The Holden–Leonard Mill Complex, also known colloquially as the Big Mill and now as Vermont Mill Properties, is a historic industrial complex at 160 Benmont Avenue in Bennington, Vermont. Built of many parts between about 1865 and 1925, it is one of the largest and most architecturally distinctive 19th-century mill complexes in the state, and was a major regional employer for many years. Now redeveloped into a variety of commercial and industrial uses, it was listed on the National Register of Historic Places in 1988.

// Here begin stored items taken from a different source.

`config.mk`:
```
export PLATFORM = sky130hd
export DESIGN_NAME = six_button_debounce_event_scanner_flat
export DESIGN_NICKNAME = d
export VERILOG_FILES = /design/src/design/sbd_pkg.sv /design/src/design/sbd_scan_if.sv /design/src/design/sbd_event_if.sv /design/src/design/sbd_cfg_if.sv /design/src/design/sbd_btn_cell.sv /design/src/design/six_button_debounce_event_scanner.sv /design/src/flat_wrapper.sv
export SDC_FILE = /design/constraint.sdc
export NUM_CORES = 1
export LEC_CHECK = 0
export ABC_AREA = 0
export BUFFER_PORTS_ARGS = -buffer_cell sky130_fd_sc_hd__buf_4
export CORE_ASPECT_RATIO = 0.9
export CORE_UTILIZATION = 35
export CTS_CLUSTER_DIAMETER = 30
export DETAILED_ROUTE_END_ITERATION = 8
export PLACE_DENSITY = 0.58
export SYNTH_ARGS = -nofsm -noshare
export SYNTH_HDL_FRONTEND = slang
export SYNTH_SLANG_ARGS = --single-unit
```
`constraint.sdc`:
```
create_clock -name clk -period 11.3 [get_ports clk]
set_input_delay 1.13 -clock clk [delete_from_list [all_inputs] [get_ports clk]]
set_output_delay 1.13 -clock clk [all_outputs]
set_load 0.005 [all_outputs]
```
`src/design/sbd_pkg.sv`:
```
// ----------------------------------------------------------------------------
// sbd_pkg
// Shared types and constants for the button debounce event scanner.
// ----------------------------------------------------------------------------
package sbd_pkg;

	localparam int LEVEL_W        = 6;
	localparam int TIME_W         = 16;
	localparam int BTN_W          = 3;
	localparam int NUM_BUTTONS_DEF = 6;

	localparam logic [TIME_W-1:0] PERIOD_RESET = 16'd2500;

	typedef enum logic [1:0] {
		PH_IDLE    = 2'd0,
		PH_DB_DOWN = 2'd1,
		PH_WAIT_UP = 2'd2,
		PH_DB_UP   = 2'd3
	} phase_t;

	localparam logic KIND_PUSHED   = 1'b0;
	localparam logic KIND_RELEASED = 1'b1;

	// what one button reports for the scan under way
	typedef struct packed {
		logic pushed;
		logic released;
	} cell_ev_t;

endpackage

```
`src/design/sbd_scan_if.sv`:
```
// ----------------------------------------------------------------------------
// sbd_scan_if
// Scan channel: raw button levels and the timer value of one scan.
// ----------------------------------------------------------------------------
interface sbd_scan_if;
	logic                        valid;
	logic                        ready;
	logic [sbd_pkg::LEVEL_W-1:0] button_levels;
	logic [sbd_pkg::TIME_W-1:0]  now_time;

	modport source (output valid, output button_levels, output now_time, input ready);
	modport sink   (input valid, input button_levels, input now_time, output ready);
endinterface

```
`src/design/sbd_event_if.sv`:
```
// ----------------------------------------------------------------------------
// sbd_event_if
// Result channel: one word per scan, saying which button, if any, gave an event.
// ----------------------------------------------------------------------------
interface sbd_event_if;
	logic                      valid;
	logic                      ready;
	logic                      event_valid;
	logic [sbd_pkg::BTN_W-1:0] event_button;
	logic                      event_kind;

	modport source (output valid, output event_valid, output event_button,
		output event_kind, input ready);
	modport sink   (input valid, input event_valid, input event_button,
		input event_kind, output ready);
endinterface

```
`src/design/sbd_cfg_if.sv`:
```
// ----------------------------------------------------------------------------
// sbd_cfg_if
// Configuration write channel carrying the debounce period.
// ----------------------------------------------------------------------------
interface sbd_cfg_if;
	logic                       valid;
	logic                       ready;
	logic [sbd_pkg::TIME_W-1:0] debounce_period;

	modport source (output valid, output debounce_period, input ready);
	modport sink   (input valid, input debounce_period, output ready);
endinterface

```
`src/design/sbd_btn_cell.sv`:
```
// ----------------------------------------------------------------------------
// sbd_btn_cell
// Four-phase debounce machine for one button, with its phase start time.
// ----------------------------------------------------------------------------
module sbd_btn_cell (
	input  logic                       clk,
	input  logic                       arst_n,
	input  logic                       level,
	input  logic [sbd_pkg::TIME_W-1:0] now_time,
	input  logic [sbd_pkg::TIME_W-1:0] period,
	input  logic                       commit,
	output sbd_pkg::cell_ev_t          ev
);

	sbd_pkg::phase_t             phase_q, phase_d;
	logic [sbd_pkg::TIME_W-1:0]  start_q, start_d;
	logic [sbd_pkg::TIME_W-1:0]  elapsed;
	logic                        settled;

	// modulo 2^16 difference, so a timer wrap needs no special handling
	assign elapsed = now_time - start_q;
	assign settled = (elapsed >= period);

	always_ff @(posedge clk or negedge arst_n) begin
		if (!arst_n) begin
			phase_q <= sbd_pkg::PH_IDLE;
			start_q <= '0;
		end else if (commit) begin
			phase_q <= phase_d;
			start_q <= start_d;
		end
	end

	always_comb begin
		phase_d     = phase_q;
		start_d     = start_q;
		ev.pushed   = 1'b0;
		ev.released = 1'b0;
		case (phase_q)
			sbd_pkg::PH_IDLE: begin
				if (level) begin
					phase_d   = sbd_pkg::PH_DB_DOWN;
					start_d   = now_time;
					ev.pushed = 1'b1;
				end
			end
			sbd_pkg::PH_DB_DOWN: begin
				if (settled) begin
					phase_d = sbd_pkg::PH_WAIT_UP;
					start_d = now_time;
				end
			end
			sbd_pkg::PH_WAIT_UP: begin
				if (!level) begin
					phase_d     = sbd_pkg::PH_DB_UP;
					start_d     = now_time;
					ev.released = 1'b1;
				end
			end
			sbd_pkg::PH_DB_UP: begin
				if (settled)
					phase_d = sbd_pkg::PH_IDLE;
			end
			default: begin
				phase_d = sbd_pkg::PH_IDLE;
			end
		endcase
	end

endmodule

```
`src/design/six_button_debounce_event_scanner.sv`:
```
// ----------------------------------------------------------------------------
// six_button_debounce_event_scanner
// Debounces a row of buttons and reports press and release events per scan.
// ----------------------------------------------------------------------------
// Usage:
//   scan   - one word per scan: raw button levels and the free-running timer.
//   result - one word per scan: event_valid, event_button, event_kind.
//   cfg    - writes the debounce period in timer ticks; always ready. Write it
//            only while no scan is in flight.
// Each scan is registered on accept, then one pass through the button
// machines and the priority select loads the result register once that
// register is empty or its word is being taken. With result.ready high
// a scan is taken in every cycle. Buttons are checked from index 0 up and only
// the first one to give an event, plus those before it, update their state.
// When the receiver stalls, the result register holds its word and the input
// register still takes one more scan; scan.ready drops only when both are full.
// Reset returns every button to idle with a zero start time, sets the period
// to 2500 ticks and empties both registers.
// ----------------------------------------------------------------------------
module six_button_debounce_event_scanner #(
	parameter int NUM_BUTTONS = sbd_pkg::NUM_BUTTONS_DEF
) (
	input logic        clk,
	input logic        arst_n,
	sbd_scan_if.sink   scan,
	sbd_event_if.source result,
	sbd_cfg_if.sink    cfg
);

	logic [sbd_pkg::TIME_W-1:0]  period_q;

	logic                        valid_s1;
	logic [sbd_pkg::LEVEL_W-1:0] levels_s1;
	logic [sbd_pkg::TIME_W-1:0]  now_s1;

	logic                        valid_s2;
	logic                        evv_s2;
	logic [sbd_pkg::BTN_W-1:0]   btn_s2;
	logic                        kind_s2;

	logic                        advance;
	sbd_pkg::cell_ev_t           cell_ev [NUM_BUTTONS];
	logic [NUM_BUTTONS-1:0]      ev_any;
	logic [NUM_BUTTONS-1:0]      commit;
	logic                        evv_d;
	logic [sbd_pkg::BTN_W-1:0]   btn_d;
	logic                        kind_d;

	assign advance   = valid_s1 && (!valid_s2 || result.ready);
	assign scan.ready = !valid_s1 || advance;
	assign cfg.ready  = 1'b1;

	always_ff @(posedge clk or negedge arst_n) begin
		if (!arst_n)
			period_q <= sbd_pkg::PERIOD_RESET;
		else if (cfg.valid)
			period_q <= cfg.debounce_period;
	end

	// input register
	always_ff @(posedge clk or negedge arst_n) begin
		if (!arst_n)
			valid_s1 <= 1'b0;
		else if (scan.ready)
			valid_s1 <= scan.valid;
	end

	always_ff @(posedge clk) begin
		if (scan.valid && scan.ready) begin
			levels_s1 <= scan.button_levels;
			now_s1    <= scan.now_time;
		end
	end

	for (genvar i = 0; i < NUM_BUTTONS; i++) begin : g_btn
		logic level;
		if (i < sbd_pkg::LEVEL_W) begin : g_pin
			assign level = levels_s1[i];
		end else begin : g_nopin
			assign level = 1'b0;
		end

		sbd_btn_cell u_cell (
			.clk      (clk),
			.arst_n   (arst_n),
			.level    (level),
			.now_time (now_s1),
			.period   (period_q),
			.commit   (commit[i]),
			.ev       (cell_ev[i])
		);

		assign ev_any[i] = cell_ev[i].pushed | cell_ev[i].released;
	end

	// a button only moves if no lower index gave an event in this scan
	always_comb begin
		logic seen;
		seen   = 1'b0;
		commit = '0;
		for (int i = 0; i < NUM_BUTTONS; i++) begin
			commit[i] = advance && !seen;
			seen      = seen | ev_any[i];
		end
	end

	always_comb begin
		evv_d  = 1'b0;
		btn_d  = '0;
		kind_d = sbd_pkg::KIND_PUSHED;
		for (int i = NUM_BUTTONS - 1; i >= 0; i--) begin
			if (ev_any[i]) begin
				evv_d  = 1'b1;
				btn_d  = sbd_pkg::BTN_W'(i);
				kind_d = cell_ev[i].released ? sbd_pkg::KIND_RELEASED
					: sbd_pkg::KIND_PUSHED;
			end
		end
	end

	// result register
	always_ff @(posedge clk or negedge arst_n) begin
		if (!arst_n)
			valid_s2 <= 1'b0;
		else if (advance)
			valid_s2 <= 1'b1;
		else if (result.ready)
			valid_s2 <= 1'b0;
	end

	always_ff @(posedge clk) begin
		if (advance) begin
			evv_s2  <= evv_d;
			btn_s2  <= btn_d;
			kind_s2 <= kind_d;
		end
	end

	assign result.valid        = valid_s2;
	assign result.event_valid  = evv_s2;
	assign result.event_button = btn_s2;
	assign result.event_kind   = kind_s2;

	a_one_event: assert property (@(posedge clk) disable iff (!arst_n)
		$countones(ev_any & commit) <= 1)
		else $error("more than one button committed an event in a scan");

	a_no_event_zero: assert property (@(posedge clk) disable iff (!arst_n)
		valid_s2 && !evv_s2 |-> btn_s2 == '0 && kind_s2 == sbd_pkg::KIND_PUSHED)
		else $error("empty result carries a button or kind");

	a_event_lands: assert property (@(posedge clk) disable iff (!arst_n)
		advance && (|ev_any) |=> valid_s2 && evv_s2)
		else $error("event lost between scan and result register");

	a_stall_full: assert property (@(posedge clk) disable iff (!arst_n)
		!scan.ready |-> valid_s1 && valid_s2 && !result.ready)
		else $error("scan stalled with room in the pipeline");

endmodule
```
`src/flat_wrapper.sv`:
```
// flat-port wrapper written by rule: the top's interface ports become plain ports
module six_button_debounce_event_scanner_flat 
#(
	parameter int NUM_BUTTONS = sbd_pkg::NUM_BUTTONS_DEF
)
  (clk, arst_n, scan_valid, scan_button_levels, scan_now_time, scan_ready, result_valid, result_event_valid, result_event_button, result_event_kind, result_ready, cfg_valid, cfg_debounce_period, cfg_ready);
  sbd_scan_if scan_i ();
  sbd_event_if result_i ();
  sbd_cfg_if cfg_i ();
  input logic clk;
  input logic arst_n;
  input wire logic [$bits(scan_i.valid)-1:0] scan_valid;
  input wire logic [$bits(scan_i.button_levels)-1:0] scan_button_levels;
  input wire logic [$bits(scan_i.now_time)-1:0] scan_now_time;
  output wire logic [$bits(scan_i.ready)-1:0] scan_ready;
  output wire logic [$bits(result_i.valid)-1:0] result_valid;
  output wire logic [$bits(result_i.event_valid)-1:0] result_event_valid;
  output wire logic [$bits(result_i.event_button)-1:0] result_event_button;
  output wire logic [$bits(result_i.event_kind)-1:0] result_event_kind;
  input wire logic [$bits(result_i.ready)-1:0] result_ready;
  input wire logic [$bits(cfg_i.valid)-1:0] cfg_valid;
  input wire logic [$bits(cfg_i.debounce_period)-1:0] cfg_debounce_period;
  output wire logic [$bits(cfg_i.ready)-1:0] cfg_ready;
  assign scan_i.valid = scan_valid;
  assign scan_i.button_levels = scan_button_levels;
  assign scan_i.now_time = scan_now_time;
  assign scan_ready = scan_i.ready;
  assign result_valid = result_i.valid;
  assign result_event_valid = result_i.event_valid;
  assign result_event_button = result_i.event_button;
  assign result_event_kind = result_i.event_kind;
  assign result_i.ready = result_ready;
  assign cfg_i.valid = cfg_valid;
  assign cfg_i.debounce_period = cfg_debounce_period;
  assign cfg_ready = cfg_i.ready;
  six_button_debounce_event_scanner #(.NUM_BUTTONS(NUM_BUTTONS)) u_core (.clk(clk), .arst_n(arst_n), .scan(scan_i), .result(result_i), .cfg(cfg_i));
endmodule
```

==Description and history==
The Holden–Leonard Mill is located northwest of downtown Bennington, on the eastern bank of the Walloomsac River, bounded by Holden and Leonard Streets to the north and south, and Benmont Avenue to the east. The complex includes 28 buildings, many of them connected into a single large structure. The dominant feature of the complex is the so-called "Big Mill", also known as Building 5, which was the main structure built when the mill was founded in 1865. It is a large 4 1/2-story brick structure, 227 ft wide and 53 ft deep, with a six-stage tower projecting from its center. It is topped by an octagonal louvered belfry and concave flared roof. The building's basement houses a part of the original penstock that was used to regulate the water that powered the mill's machinery.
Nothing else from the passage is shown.